- _Work instructions_: Retrieve all lines below that have the string "capacitance".

- _The data_:

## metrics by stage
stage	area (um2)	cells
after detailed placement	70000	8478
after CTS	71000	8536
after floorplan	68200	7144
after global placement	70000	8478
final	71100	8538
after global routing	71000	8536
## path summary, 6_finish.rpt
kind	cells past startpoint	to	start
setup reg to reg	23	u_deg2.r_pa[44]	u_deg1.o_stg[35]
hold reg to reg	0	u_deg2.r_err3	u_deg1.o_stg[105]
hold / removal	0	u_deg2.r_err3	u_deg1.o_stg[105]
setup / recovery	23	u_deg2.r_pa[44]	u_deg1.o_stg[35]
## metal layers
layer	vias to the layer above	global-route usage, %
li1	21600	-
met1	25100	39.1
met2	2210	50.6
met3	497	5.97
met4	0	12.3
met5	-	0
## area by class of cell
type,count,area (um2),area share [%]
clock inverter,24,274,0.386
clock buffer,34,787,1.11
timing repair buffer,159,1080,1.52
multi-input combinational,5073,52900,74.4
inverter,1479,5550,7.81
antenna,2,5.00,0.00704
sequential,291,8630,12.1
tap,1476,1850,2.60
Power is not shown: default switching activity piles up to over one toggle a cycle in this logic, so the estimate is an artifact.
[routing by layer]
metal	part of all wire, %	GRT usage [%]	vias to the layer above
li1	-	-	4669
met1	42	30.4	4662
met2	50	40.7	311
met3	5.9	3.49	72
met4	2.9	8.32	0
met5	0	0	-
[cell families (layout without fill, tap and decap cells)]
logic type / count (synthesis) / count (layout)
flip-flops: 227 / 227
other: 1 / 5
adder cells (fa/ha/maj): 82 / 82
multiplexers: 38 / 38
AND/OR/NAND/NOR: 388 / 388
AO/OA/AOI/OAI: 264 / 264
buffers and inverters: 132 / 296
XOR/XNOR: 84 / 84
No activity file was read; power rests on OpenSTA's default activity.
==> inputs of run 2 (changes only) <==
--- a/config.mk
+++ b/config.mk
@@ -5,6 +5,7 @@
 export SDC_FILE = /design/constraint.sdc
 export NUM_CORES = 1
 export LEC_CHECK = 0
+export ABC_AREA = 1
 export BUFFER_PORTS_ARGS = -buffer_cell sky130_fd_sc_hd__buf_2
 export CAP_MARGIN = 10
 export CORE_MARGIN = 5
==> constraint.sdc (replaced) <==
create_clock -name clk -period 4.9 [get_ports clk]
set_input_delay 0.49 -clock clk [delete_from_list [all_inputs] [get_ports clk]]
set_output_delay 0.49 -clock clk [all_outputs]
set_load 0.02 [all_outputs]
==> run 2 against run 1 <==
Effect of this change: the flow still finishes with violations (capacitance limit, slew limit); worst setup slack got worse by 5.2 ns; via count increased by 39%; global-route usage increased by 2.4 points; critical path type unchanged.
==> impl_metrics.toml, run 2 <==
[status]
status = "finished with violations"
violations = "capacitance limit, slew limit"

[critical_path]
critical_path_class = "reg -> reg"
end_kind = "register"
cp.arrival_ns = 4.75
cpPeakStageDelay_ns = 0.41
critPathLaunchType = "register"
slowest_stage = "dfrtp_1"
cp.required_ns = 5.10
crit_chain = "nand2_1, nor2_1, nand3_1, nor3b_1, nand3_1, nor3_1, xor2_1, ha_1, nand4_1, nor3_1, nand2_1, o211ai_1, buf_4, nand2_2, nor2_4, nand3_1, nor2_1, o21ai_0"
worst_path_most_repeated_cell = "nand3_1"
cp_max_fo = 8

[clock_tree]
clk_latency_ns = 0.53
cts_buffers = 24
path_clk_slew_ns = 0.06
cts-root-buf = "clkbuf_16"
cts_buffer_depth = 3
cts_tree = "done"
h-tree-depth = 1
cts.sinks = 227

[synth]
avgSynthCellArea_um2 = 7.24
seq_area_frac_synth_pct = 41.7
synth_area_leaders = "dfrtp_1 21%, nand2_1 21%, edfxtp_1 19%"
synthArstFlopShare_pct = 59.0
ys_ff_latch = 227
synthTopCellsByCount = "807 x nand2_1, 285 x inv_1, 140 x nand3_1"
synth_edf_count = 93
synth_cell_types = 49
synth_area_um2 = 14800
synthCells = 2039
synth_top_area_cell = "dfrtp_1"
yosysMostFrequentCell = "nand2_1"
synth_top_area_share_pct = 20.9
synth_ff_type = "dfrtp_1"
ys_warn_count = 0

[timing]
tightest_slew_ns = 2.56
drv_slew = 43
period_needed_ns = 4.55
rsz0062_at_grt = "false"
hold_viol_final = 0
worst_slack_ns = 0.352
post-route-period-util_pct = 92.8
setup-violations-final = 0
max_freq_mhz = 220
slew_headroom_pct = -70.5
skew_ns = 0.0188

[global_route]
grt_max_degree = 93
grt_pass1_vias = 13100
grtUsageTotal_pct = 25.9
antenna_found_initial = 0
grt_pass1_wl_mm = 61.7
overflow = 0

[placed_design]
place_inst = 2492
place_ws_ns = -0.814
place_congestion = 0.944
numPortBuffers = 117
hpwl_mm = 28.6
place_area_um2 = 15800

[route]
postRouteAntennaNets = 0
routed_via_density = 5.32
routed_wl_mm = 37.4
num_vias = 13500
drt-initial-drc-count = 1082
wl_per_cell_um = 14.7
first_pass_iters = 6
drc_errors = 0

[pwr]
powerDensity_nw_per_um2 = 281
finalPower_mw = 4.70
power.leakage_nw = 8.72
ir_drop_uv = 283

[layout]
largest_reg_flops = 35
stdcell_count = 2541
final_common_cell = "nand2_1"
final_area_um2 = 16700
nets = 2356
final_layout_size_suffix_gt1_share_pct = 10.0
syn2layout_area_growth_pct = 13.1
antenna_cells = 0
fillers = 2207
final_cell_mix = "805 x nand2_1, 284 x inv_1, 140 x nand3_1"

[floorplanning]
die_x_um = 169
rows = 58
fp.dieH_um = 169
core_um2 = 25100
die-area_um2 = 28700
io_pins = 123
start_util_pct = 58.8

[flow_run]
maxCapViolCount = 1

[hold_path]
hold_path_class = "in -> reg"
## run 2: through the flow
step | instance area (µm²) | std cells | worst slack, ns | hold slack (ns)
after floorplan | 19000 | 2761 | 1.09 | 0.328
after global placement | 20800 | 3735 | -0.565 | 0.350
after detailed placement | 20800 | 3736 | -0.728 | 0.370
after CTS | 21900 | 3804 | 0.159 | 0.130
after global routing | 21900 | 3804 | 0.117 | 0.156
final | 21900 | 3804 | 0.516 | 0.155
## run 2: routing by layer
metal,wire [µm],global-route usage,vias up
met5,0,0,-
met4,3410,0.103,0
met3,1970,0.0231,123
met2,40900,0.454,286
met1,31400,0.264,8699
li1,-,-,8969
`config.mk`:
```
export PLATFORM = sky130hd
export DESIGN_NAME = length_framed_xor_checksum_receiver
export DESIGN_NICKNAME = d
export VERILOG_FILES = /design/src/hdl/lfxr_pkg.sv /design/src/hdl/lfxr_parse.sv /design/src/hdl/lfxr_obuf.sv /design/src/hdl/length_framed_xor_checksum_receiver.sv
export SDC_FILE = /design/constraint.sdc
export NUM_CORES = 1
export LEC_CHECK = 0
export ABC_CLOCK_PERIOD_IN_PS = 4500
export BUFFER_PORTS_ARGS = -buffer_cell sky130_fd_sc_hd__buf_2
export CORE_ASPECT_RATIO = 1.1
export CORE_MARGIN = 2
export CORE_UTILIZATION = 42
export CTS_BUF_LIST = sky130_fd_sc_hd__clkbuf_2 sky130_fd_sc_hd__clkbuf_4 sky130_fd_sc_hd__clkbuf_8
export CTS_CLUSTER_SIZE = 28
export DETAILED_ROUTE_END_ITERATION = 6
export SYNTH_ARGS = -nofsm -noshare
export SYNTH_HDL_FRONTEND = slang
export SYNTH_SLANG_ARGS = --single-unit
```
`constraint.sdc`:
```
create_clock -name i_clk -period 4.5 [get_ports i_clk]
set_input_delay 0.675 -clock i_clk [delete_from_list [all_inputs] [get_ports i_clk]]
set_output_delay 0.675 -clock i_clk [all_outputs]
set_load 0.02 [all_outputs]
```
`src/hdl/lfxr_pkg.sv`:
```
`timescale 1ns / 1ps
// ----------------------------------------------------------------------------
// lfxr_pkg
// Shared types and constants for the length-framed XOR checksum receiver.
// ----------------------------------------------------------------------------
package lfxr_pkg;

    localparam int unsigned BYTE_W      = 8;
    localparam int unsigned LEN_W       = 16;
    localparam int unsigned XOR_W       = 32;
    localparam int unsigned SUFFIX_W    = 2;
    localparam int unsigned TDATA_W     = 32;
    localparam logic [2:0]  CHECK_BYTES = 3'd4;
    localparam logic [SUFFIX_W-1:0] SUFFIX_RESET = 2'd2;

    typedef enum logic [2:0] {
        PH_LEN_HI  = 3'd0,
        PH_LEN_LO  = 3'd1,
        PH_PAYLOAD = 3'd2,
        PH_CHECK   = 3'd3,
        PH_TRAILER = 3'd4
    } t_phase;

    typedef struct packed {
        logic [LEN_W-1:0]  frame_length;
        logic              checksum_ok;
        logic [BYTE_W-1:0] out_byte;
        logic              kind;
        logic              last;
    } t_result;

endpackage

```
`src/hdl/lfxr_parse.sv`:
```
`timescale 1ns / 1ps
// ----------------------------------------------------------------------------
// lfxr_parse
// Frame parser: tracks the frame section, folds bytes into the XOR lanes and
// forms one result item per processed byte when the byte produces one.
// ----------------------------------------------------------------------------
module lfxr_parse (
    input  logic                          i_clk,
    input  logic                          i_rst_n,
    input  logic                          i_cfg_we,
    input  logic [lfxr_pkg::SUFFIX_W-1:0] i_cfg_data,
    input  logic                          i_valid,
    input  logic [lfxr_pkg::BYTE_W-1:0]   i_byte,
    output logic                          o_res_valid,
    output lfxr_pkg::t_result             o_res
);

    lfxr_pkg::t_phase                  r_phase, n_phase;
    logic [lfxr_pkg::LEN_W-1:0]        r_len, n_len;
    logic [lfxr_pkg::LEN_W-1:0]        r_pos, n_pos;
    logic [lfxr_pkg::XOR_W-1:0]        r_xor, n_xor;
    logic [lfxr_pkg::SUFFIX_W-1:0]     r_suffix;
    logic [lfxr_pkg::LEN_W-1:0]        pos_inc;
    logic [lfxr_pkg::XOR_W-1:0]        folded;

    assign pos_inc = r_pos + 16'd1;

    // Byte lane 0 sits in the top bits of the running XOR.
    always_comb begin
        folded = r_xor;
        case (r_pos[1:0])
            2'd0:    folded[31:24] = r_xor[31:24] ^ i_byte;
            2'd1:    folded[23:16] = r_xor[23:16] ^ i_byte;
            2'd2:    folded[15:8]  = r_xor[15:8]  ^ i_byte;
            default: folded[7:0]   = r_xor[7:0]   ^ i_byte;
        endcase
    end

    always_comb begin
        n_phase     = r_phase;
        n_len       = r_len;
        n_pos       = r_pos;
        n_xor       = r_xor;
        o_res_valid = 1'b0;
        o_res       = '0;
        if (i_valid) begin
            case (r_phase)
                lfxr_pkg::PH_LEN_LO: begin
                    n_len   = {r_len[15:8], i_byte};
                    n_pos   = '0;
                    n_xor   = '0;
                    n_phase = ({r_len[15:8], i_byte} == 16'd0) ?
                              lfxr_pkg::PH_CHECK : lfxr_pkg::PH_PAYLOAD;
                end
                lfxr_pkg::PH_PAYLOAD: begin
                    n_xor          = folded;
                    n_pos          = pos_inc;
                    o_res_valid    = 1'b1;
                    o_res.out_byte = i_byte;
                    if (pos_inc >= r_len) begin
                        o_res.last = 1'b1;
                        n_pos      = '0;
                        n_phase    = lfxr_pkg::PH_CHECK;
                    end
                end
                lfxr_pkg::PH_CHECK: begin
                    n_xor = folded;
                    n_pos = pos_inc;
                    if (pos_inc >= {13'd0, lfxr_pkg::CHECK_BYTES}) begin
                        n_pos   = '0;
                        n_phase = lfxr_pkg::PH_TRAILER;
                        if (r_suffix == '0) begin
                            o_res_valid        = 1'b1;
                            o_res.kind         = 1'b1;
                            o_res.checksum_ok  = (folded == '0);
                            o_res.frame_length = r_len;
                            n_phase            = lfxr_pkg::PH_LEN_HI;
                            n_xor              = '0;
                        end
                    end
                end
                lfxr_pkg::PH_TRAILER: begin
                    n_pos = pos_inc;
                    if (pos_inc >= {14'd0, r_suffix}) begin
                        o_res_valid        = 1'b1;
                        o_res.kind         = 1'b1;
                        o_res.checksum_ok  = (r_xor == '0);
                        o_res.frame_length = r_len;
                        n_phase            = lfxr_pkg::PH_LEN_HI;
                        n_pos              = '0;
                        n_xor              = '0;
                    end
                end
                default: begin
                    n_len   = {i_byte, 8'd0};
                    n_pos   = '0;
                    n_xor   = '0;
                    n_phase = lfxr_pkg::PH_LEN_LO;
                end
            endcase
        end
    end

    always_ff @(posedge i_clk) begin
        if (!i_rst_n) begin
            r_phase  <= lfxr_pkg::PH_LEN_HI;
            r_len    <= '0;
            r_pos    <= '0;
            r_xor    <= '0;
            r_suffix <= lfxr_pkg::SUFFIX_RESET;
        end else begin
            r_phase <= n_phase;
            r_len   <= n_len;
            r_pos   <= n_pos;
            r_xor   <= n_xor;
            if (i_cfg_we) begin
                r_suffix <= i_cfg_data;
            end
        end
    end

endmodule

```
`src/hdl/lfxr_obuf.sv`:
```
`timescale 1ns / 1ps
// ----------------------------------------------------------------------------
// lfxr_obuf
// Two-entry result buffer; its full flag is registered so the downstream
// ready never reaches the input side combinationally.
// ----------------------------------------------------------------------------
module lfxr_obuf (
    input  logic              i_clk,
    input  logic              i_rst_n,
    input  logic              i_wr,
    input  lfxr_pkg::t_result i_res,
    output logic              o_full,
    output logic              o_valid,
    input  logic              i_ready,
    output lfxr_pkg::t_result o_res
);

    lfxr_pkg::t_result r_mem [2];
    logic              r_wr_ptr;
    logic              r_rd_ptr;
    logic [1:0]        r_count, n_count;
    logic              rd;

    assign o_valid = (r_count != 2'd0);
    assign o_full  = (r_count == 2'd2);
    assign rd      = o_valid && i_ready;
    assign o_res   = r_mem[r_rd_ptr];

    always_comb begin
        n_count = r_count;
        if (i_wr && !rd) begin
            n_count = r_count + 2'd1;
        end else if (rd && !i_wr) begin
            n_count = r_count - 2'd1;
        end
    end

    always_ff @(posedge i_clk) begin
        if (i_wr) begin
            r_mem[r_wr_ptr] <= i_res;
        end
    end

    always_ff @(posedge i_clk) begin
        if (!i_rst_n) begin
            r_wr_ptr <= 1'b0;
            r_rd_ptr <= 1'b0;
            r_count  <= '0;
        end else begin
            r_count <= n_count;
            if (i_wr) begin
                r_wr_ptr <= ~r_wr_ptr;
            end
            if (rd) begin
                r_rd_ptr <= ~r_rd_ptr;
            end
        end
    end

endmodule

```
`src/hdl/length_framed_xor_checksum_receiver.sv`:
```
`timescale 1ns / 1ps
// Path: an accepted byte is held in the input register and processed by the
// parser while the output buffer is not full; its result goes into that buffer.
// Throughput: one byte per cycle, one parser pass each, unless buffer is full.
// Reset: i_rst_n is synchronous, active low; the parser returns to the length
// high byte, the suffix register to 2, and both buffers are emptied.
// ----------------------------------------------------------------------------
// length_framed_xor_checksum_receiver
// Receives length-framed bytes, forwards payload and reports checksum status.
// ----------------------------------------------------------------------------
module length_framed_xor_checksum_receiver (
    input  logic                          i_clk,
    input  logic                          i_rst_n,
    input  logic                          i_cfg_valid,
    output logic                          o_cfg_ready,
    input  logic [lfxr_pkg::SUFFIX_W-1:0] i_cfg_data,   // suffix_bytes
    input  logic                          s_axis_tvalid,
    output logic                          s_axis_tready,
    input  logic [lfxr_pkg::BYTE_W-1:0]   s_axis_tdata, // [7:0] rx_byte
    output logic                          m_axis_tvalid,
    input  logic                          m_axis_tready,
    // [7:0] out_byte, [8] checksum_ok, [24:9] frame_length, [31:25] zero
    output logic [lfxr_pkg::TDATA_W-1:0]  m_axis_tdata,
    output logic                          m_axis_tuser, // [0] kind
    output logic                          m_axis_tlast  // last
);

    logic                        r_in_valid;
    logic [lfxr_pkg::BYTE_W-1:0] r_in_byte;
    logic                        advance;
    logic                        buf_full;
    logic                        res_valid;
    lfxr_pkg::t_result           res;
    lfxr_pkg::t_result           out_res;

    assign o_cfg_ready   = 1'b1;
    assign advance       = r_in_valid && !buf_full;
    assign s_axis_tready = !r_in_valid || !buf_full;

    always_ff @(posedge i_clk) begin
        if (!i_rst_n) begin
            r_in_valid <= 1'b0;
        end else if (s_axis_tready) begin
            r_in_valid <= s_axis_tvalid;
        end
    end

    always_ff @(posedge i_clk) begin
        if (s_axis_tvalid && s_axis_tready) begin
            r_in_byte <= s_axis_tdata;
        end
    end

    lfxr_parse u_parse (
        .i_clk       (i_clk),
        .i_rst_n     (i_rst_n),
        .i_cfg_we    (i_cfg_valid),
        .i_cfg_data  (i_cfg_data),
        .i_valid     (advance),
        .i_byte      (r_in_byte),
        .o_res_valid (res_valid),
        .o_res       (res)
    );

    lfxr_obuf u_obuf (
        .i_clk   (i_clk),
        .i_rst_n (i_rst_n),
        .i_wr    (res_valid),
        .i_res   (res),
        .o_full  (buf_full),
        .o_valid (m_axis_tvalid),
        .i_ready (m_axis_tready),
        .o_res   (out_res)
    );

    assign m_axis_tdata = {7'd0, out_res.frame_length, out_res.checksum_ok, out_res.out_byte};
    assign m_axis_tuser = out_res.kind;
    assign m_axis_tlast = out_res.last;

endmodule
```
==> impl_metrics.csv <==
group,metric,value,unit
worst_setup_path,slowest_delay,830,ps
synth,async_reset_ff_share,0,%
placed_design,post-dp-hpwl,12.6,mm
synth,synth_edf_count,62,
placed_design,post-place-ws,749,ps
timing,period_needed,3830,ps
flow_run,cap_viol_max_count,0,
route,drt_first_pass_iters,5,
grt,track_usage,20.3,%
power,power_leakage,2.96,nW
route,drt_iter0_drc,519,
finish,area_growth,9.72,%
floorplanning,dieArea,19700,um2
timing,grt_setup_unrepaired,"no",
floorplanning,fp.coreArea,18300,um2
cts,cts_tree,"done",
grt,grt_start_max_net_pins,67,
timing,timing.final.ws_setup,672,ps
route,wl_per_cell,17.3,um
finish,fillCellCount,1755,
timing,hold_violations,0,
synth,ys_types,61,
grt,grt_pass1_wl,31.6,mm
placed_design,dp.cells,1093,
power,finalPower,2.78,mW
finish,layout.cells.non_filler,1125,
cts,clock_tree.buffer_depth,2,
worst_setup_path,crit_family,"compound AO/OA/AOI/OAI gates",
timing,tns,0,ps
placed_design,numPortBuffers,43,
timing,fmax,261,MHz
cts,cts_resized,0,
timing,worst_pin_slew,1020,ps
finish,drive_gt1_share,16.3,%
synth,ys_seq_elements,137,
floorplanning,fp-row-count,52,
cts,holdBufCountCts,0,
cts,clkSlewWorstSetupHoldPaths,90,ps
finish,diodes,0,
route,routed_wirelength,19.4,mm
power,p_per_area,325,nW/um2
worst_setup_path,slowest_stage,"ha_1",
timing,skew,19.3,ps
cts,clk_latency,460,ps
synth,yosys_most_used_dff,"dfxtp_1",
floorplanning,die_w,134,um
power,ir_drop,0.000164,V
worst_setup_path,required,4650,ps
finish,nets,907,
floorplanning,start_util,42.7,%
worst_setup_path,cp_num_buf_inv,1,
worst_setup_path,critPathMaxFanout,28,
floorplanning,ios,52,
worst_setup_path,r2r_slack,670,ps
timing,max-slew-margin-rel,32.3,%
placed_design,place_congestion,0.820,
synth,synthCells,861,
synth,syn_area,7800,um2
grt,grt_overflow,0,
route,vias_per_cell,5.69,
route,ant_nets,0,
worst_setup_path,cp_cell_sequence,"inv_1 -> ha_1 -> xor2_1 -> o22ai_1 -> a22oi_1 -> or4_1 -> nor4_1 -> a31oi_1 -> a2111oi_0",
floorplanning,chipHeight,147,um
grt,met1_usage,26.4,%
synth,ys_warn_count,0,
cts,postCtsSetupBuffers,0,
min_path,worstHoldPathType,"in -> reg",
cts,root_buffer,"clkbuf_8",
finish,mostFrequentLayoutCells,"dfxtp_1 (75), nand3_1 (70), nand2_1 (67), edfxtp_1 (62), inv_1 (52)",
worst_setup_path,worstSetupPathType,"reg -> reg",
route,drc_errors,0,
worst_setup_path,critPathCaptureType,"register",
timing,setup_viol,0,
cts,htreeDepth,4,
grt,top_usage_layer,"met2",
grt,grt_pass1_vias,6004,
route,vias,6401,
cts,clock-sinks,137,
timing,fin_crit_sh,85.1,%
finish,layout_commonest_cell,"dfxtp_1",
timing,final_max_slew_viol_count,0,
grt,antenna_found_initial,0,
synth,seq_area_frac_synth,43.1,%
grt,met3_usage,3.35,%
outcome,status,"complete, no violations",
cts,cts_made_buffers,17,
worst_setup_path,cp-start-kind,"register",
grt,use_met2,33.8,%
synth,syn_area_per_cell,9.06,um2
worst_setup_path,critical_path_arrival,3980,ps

- _Exercise output_:
Effect of this change: the flow still finishes with violations (capacitance limit, slew limit); worst setup slack got worse by 5.2 ns; via count increased by 39%; global-route usage increased by 2.4 points; critical path type unchanged.
violations = "capacitance limit, slew limit"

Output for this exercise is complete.